渋谷・三軒茶屋という人気のある2つの街で計4店の居酒屋を構える吉﨑氏。家業も居酒屋という恵まれた環境に育ち、20代後半で独立後すぐに複数の繁盛店を育てたという華麗な実績を持つ一方で、若さゆえの大きな挫折も味わったという。
独立して丸8年、若くして豊富な経験を持つ吉﨑氏に、飲食店経営に大切な心構え、夢を夢で終らせない熱い思いをお話いただきました。
会社を辞めて独立しても、すぐに出店したわけではなく、飛んでもなく無謀な行動に出てしまいました。実は、アメリカにお店を出そうと思って、いきなり渡米したんです。英語もしゃべれなきゃ、向うにコネクションがあるわけでもないのに、独立当初、そんな無謀なことを考えていたんですよね。

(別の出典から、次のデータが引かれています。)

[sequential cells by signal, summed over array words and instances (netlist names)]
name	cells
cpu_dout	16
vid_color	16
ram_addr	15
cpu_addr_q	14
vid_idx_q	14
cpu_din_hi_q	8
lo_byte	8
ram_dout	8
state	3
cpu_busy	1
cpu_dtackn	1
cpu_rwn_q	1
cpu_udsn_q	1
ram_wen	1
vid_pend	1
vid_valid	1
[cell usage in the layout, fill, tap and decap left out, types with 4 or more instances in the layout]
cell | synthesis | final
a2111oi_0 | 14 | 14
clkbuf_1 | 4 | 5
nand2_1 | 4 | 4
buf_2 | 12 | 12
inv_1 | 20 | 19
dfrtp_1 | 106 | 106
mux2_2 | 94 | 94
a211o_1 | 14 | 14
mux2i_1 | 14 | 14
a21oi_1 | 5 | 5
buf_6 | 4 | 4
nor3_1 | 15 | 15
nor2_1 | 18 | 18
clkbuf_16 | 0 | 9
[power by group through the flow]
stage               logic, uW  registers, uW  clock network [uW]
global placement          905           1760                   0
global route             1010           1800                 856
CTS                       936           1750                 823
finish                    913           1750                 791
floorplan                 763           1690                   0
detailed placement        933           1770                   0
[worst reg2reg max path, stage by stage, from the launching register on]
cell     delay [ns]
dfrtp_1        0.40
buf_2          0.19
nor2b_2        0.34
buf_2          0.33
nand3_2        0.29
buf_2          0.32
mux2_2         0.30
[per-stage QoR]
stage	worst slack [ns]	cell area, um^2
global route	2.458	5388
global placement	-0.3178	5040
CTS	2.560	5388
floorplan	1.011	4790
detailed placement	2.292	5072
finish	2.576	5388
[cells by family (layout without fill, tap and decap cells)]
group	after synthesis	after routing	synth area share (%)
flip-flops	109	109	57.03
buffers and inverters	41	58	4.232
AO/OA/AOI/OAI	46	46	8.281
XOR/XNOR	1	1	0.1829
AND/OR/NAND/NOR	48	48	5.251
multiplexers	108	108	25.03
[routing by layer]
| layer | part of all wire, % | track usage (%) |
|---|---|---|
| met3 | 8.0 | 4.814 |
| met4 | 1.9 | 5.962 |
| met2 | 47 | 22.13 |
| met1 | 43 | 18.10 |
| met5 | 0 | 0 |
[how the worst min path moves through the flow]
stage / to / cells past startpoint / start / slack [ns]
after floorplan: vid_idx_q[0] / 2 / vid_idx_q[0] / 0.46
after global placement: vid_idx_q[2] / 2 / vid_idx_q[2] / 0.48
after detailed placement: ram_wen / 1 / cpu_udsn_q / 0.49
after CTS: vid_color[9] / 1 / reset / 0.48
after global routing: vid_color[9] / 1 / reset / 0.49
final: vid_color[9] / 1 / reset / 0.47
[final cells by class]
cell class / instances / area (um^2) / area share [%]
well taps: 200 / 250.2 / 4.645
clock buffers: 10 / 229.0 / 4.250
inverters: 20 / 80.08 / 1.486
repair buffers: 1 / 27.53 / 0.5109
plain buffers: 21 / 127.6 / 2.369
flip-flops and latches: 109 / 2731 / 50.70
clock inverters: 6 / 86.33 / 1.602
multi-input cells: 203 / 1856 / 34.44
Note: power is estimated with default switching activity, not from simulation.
--- src/rtl/arb_pkg.sv ---
// Shared definitions for the four-port round-robin memory arbiter:
// FSM encoding, port count and the symbolic requester numbers.
package arb_pkg;

    typedef enum logic [1:0] {
        IDLE   = 2'd0,
        ACCESS = 2'd1,
        WAIT   = 2'd2
    } state_t;

    localparam int NPORTS = 4;

    localparam logic [1:0] P_FETCH   = 2'd0;
    localparam logic [1:0] P_DATA    = 2'd1;
    localparam logic [1:0] P_RESERVE = 2'd2;
    localparam logic [1:0] P_SYS     = 2'd3;

endpackage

2 ヶ月ほどアメリカをいろいろ回っていくなかで、ある寿司職人さんを紹介していただいた。その方は、 20 年近くサンディエゴでお寿司屋さんをやられていたんですが、すごく流行らせていた。
知り合いのツテで紹介してもらい、時間をいただいて質問をさせてもらったんです。先方にしてみれば、「なんだコイツは?」という感じだったでしょうね。貴重なお話を聞かせてもらうのに、短パンと T シャツ姿でしたからね。いまだと考えられない。

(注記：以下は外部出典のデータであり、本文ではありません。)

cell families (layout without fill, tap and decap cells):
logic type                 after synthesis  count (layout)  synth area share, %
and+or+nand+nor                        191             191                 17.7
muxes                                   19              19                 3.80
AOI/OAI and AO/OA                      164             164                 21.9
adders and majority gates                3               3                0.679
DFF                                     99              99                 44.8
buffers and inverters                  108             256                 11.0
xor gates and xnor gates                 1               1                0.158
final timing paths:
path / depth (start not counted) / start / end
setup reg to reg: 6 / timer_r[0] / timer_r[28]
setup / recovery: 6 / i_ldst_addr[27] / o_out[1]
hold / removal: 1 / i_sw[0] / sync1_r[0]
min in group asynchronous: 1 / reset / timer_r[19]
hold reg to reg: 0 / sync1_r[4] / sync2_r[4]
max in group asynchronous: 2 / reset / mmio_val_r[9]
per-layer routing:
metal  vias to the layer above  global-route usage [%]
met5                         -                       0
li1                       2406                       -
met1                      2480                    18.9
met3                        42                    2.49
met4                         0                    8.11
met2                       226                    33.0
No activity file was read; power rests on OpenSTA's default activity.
## src/rtl/fb_pkg.sv

```systemverilog
// fb_pkg: shared definitions for the framebuffer zoom copy sequencer.
//  - fb_state_e : sequencer state encoding (IDLE, CLEAR, RUN, DRAIN, DONE)
//  - ZOOM_1X/2X/4X : zoom_sel encodings (3 behaves as 1x)
//  - zoom_shift() : zoom_sel -> coordinate shift (0, 1 or 2)
//  - FB_IMG_W/FB_IMG_H/FB_AW/FB_DW : default image geometry and bus widths
package fb_pkg;

  localparam int FB_IMG_W = 160;
  localparam int FB_IMG_H = 120;
  localparam int FB_AW    = 19;
  localparam int FB_DW    = 8;

  typedef enum logic [2:0] {
    ST_IDLE  = 3'd0,
    ST_CLEAR = 3'd1,
    ST_RUN   = 3'd2,
    ST_DRAIN = 3'd3,
    ST_DONE  = 3'd4
  } fb_state_e;

  localparam logic [1:0] ZOOM_1X = 2'd0;
  localparam logic [1:0] ZOOM_2X = 2'd1;
  localparam logic [1:0] ZOOM_4X = 2'd2;

  // Map zoom selection to a shift amount; the unused code 3 falls back to 1x.
  function automatic logic [1:0] zoom_shift(input logic [1:0] zoom_sel);
    logic [1:0] s;
    case (zoom_sel)
      ZOOM_2X: s = 2'd1;
      ZOOM_4X: s = 2'd2;
      default: s = 2'd0;
    endcase
    return s;
  endfunction

endpackage

```

## src/rtl/fb_lat_pipe.sv

```systemverilog
// fb_lat_pipe: LAT-stage shift register, async-reset to zero. Carries the
// {issue valid, destination address} pair so it lines up with ROM read data.
// Ports:
//  clk   in   1  clock
//  rst   in   1  asynchronous, active-high reset
//  din   in   W  value entering the first stage
//  dout  out  W  value leaving the last stage (LAT cycles later)
module fb_lat_pipe #(
  parameter int LAT = 1,
  parameter int W   = 20
) (
  input  logic         clk,
  input  logic         rst,
  input  logic [W-1:0] din,
  output logic [W-1:0] dout
);

  logic [W-1:0] stage_q [LAT];
  logic [W-1:0] stage_d [LAT];

  // Next value of every stage: input feeds stage 0, each stage feeds the next.
  always_comb begin
    stage_d[0] = din;
    for (int i = 1; i < LAT; i++) begin
      stage_d[i] = stage_q[i-1];
    end
  end

  // Stage registers.
  always_ff @(posedge clk or posedge rst) begin
    if (rst) begin
      for (int i = 0; i < LAT; i++) begin
        stage_q[i] <= {W{1'b0}};
      end
    end else begin
      for (int i = 0; i < LAT; i++) begin
        stage_q[i] <= stage_d[i];
      end
    end
  end

  assign dout = stage_q[LAT-1];

endmodule

```

## src/rtl/fb_zoom_sequencer.sv

```systemverilog
// fb_zoom_sequencer: copies the source image ROM into the framebuffer RAM with
// a nearest-neighbour zoom of 1x, 2x or 4x. Destination pixels are walked in
// raster order; one ROM address is issued per cycle and the matching RAM write
// happens ROM_LAT cycles later.
// Optional feature macro: FB_CLEAR_EN -- when defined, each accepted start first
// zero-fills framebuffer addresses 0..FB_WORDS-1 (CLEAR state) before copying.
// Ports:
//  clk        in   1   pixel clock
//  reset      in   1   asynchronous, active-high
//  start      in   1   copy request, accepted only in IDLE
//  zoom_sel   in   2   0=1x 1=2x 2=4x 3=1x, sampled on the accepted start
//  busy       out  1   copy in progress
//  done       out  1   one-cycle pulse after the last RAM write
//  rom_addr   out  AW  source pixel address
//  rom_data   in   DW  ROM data, valid ROM_LAT cycles after rom_addr
//  ram_wraddr out  AW  framebuffer write address
//  ram_data   out  DW  framebuffer write data
//  ram_wren   out  1   framebuffer write enable
module fb_zoom_sequencer
  import fb_pkg::*;
#(
  parameter int IMG_W   = FB_IMG_W,
  parameter int IMG_H   = FB_IMG_H,
  parameter int AW      = FB_AW,
  parameter int DW      = FB_DW,
  parameter int ROM_LAT = 1
`ifdef FB_CLEAR_EN
  ,
  parameter int FB_WORDS = 307200
`endif
) (
  input  logic          clk,
  input  logic          reset,
  input  logic          start,
  input  logic [1:0]    zoom_sel,
  output logic          busy,
  output logic          done,
  output logic [AW-1:0] rom_addr,
  input  logic [DW-1:0] rom_data,
  output logic [AW-1:0] ram_wraddr,
  output logic [DW-1:0] ram_data,
  output logic          ram_wren
);

  localparam logic [AW-1:0] ZERO_A     = {AW{1'b0}};
  localparam logic [AW-1:0] ONE_A      = {{(AW-1){1'b0}}, 1'b1};
  localparam logic [AW-1:0] IMG_W_C    = AW'(IMG_W);
  localparam logic [AW-1:0] IMG_H_C    = AW'(IMG_H);
  localparam logic [1:0]    DRAIN_LAST = 2'(ROM_LAT - 1);
`ifdef FB_CLEAR_EN
  localparam logic [AW-1:0] CLR_LAST   = AW'(FB_WORDS - 1);
`endif

  fb_state_e     state_q, state_d;
  logic [1:0]    shift_q, shift_d;
  logic [AW-1:0] dx_q, dx_d;
  logic [AW-1:0] dy_q, dy_d;
  logic [AW-1:0] dst_q, dst_d;
  logic [AW-1:0] rom_addr_q, rom_addr_d;
  logic          issue_q, issue_d;
  logic [1:0]    drain_q, drain_d;
  logic          busy_q, busy_d;
  logic          done_q, done_d;
`ifdef FB_CLEAR_EN
  logic [AW-1:0] clr_addr_q, clr_addr_d;
  logic          clr_wren_q, clr_wren_d;
`endif

  logic [AW-1:0] dst_w_s, dst_h_s;
  logic [AW-1:0] nx_s, ny_s, next_rom_s;
  logic          last_x_s, last_y_s;
  logic [AW:0]   pipe_out_s;
  logic          wr_valid_s;
  logic [AW-1:0] wr_addr_s;

  // Destination geometry and the coordinates/source address of the next pixel.
  // The source address uses only shifts plus a constant multiply by IMG_W.
  always_comb begin
    dst_w_s    = IMG_W_C << shift_q;
    dst_h_s    = IMG_H_C << shift_q;
    last_x_s   = (dx_q == (dst_w_s - ONE_A));
    last_y_s   = (dy_q == (dst_h_s - ONE_A));
    if (last_x_s) begin
      nx_s = ZERO_A;
      ny_s = dy_q + ONE_A;
    end else begin
      nx_s = dx_q + ONE_A;
      ny_s = dy_q;
    end
    next_rom_s = ((ny_s >> shift_q) * IMG_W_C) + (nx_s >> shift_q);
  end

  // Next-state and next-output logic for the sequencer FSM.
  always_comb begin
    state_d    = state_q;
    shift_d    = shift_q;
    dx_d       = dx_q;
    dy_d       = dy_q;
    dst_d      = dst_q;
    rom_addr_d = rom_addr_q;
    issue_d    = 1'b0;
    drain_d    = drain_q;
`ifdef FB_CLEAR_EN
    clr_addr_d = clr_addr_q;
    clr_wren_d = 1'b0;
`endif
    case (state_q)
      ST_IDLE: begin
        if (start) begin
          shift_d = zoom_shift(zoom_sel);
`ifdef FB_CLEAR_EN
          state_d    = ST_CLEAR;
          clr_addr_d = ZERO_A;
          clr_wren_d = 1'b1;
`else
          // First pixel (0,0) is presented on rom_addr in the very next cycle.
          state_d    = ST_RUN;
          dx_d       = ZERO_A;
          dy_d       = ZERO_A;
          dst_d      = ZERO_A;
          rom_addr_d = ZERO_A;
          issue_d    = 1'b1;
`endif
        end else begin
          state_d = ST_IDLE;
        end
      end
`ifdef FB_CLEAR_EN
      ST_CLEAR: begin
        if (clr_addr_q == CLR_LAST) begin
          state_d    = ST_RUN;
          dx_d       = ZERO_A;
          dy_d       = ZERO_A;
          dst_d      = ZERO_A;
          rom_addr_d = ZERO_A;
          issue_d    = 1'b1;
        end else begin
          clr_addr_d = clr_addr_q + ONE_A;
          clr_wren_d = 1'b1;
        end
      end
`endif
      ST_RUN: begin
        if (last_x_s && last_y_s) begin
          state_d = ST_DRAIN;
          drain_d = 2'd0;
        end else begin
          dx_d       = nx_s;
          dy_d       = ny_s;
          dst_d      = dst_q + ONE_A;
          rom_addr_d = next_rom_s;
          issue_d    = 1'b1;
        end
      end
      ST_DRAIN: begin
        // Wait for the last issued pixel to leave the latency pipe.
        if (drain_q == DRAIN_LAST) begin
          state_d = ST_DONE;
        end else begin
          drain_d = drain_q + 2'd1;
        end
      end
      ST_DONE: begin
        state_d = ST_IDLE;
      end
      default: begin
        state_d = ST_IDLE;
      end
    endcase
    busy_d = (state_d == ST_CLEAR) || (state_d == ST_RUN) || (state_d == ST_DRAIN);
    done_d = (state_d == ST_DONE);
  end

  // Sequencer state and registered outputs.
  always_ff @(posedge clk or posedge reset) begin
    if (reset) begin
      state_q    <= ST_IDLE;
      shift_q    <= 2'd0;
      dx_q       <= ZERO_A;
      dy_q       <= ZERO_A;
      dst_q      <= ZERO_A;
      rom_addr_q <= ZERO_A;
      issue_q    <= 1'b0;
      drain_q    <= 2'd0;
      busy_q     <= 1'b0;
      done_q     <= 1'b0;
    end else begin
      state_q    <= state_d;
      shift_q    <= shift_d;
      dx_q       <= dx_d;
      dy_q       <= dy_d;
      dst_q      <= dst_d;
      rom_addr_q <= rom_addr_d;
      issue_q    <= issue_d;
      drain_q    <= drain_d;
      busy_q     <= busy_d;
      done_q     <= done_d;
    end
  end

`ifdef FB_CLEAR_EN
  // Clear-pass write address/enable registers.
  always_ff @(posedge clk or posedge reset) begin
    if (reset) begin
      clr_addr_q <= ZERO_A;
      clr_wren_q <= 1'b0;
    end else begin
      clr_addr_q <= clr_addr_d;
      clr_wren_q <= clr_wren_d;
    end
  end
`endif

  fb_lat_pipe #(
    .LAT (ROM_LAT),
    .W   (AW + 1)
  ) u_lat_pipe (
    .clk  (clk),
    .rst  (reset),
    .din  ({issue_q, dst_q}),
    .dout (pipe_out_s)
  );

  assign wr_valid_s = pipe_out_s[AW];
  assign wr_addr_s  = pipe_out_s[AW-1:0];

  assign busy     = busy_q;
  assign done     = done_q;
  assign rom_addr = rom_addr_q;
  // Data is forced to zero outside image writes so reset and clear show 0.
  assign ram_data = wr_valid_s ? rom_data : {DW{1'b0}};
`ifdef FB_CLEAR_EN
  // Clear writes and image writes never overlap: the first image write lands
  // ROM_LAT cycles after the clear pass ends.
  assign ram_wren   = wr_valid_s | clr_wren_q;
  assign ram_wraddr = clr_wren_q ? clr_addr_q : wr_addr_s;
`else
  assign ram_wren   = wr_valid_s;
  assign ram_wraddr = wr_addr_s;
`endif

endmodule

```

それに、「なぜ、アメリカで商売をしたいの?」と聞かれて、「アメリカンドリームです」なんて訳の分からないことを答えたりして…。アルバイトを含めて 10 年の経験があり、貯金は 1000 万円あるとか、いろいろなお話をしているうちに、段々と気持ちが伝わったのかもしれないですが、その方も本気で取り合ってくれたんです。
「あなたは店をやって成功する自信があるか」と聞かれて、「多いにあります」と答えたら、「あなたに 1000 万円あって、こっちに来て出店できないことはないよ。だけど、そうしたらあなたは一生寿司職人で終りますよ」と言われたんです。
当時の寿司シェフにはなれるが、経営者にはなれないということです。 1000 万円ではどうにもならないし、コネもなにもない。一生それでやるんならいいんじゃないのということですね。
そして、「お店をやって成功する自信があるなら、日本に一回帰りなさい。日本で繁盛店を作って資本を作って、コネクションを作って、日本で2~3軒やってから来ればいいじゃない」と言ってくださったんです。それで、「はい、わかりました」といって、すぐ帰って店を出す準備を始めました。いま思うと、本当に無謀で、何を考えてるんだコイツって思いますが、その方はきちんと教えてくれました。
他にも、アメリカの保証金や契約方法、居酒屋を出すにはリカーライセンスが必要とか、いろいろと詳しく教えてくれたんです。何でも教えてあげるから、アメリカに出店するときは、いつでも質問に来なさいと言ってくださいました。その方は今でもサンディエゴでお店をやられています。
吉﨑 英司
1970年東京生まれ。
16才の時から家業であった居酒屋を手伝いはじめ、高校卒業と同時に社員となり、28才で独立起業したという居酒屋一筋の経歴を持つ。
起業後すぐに人気店を複数構え、海外進出の夢も実現しようとしている若手実力派。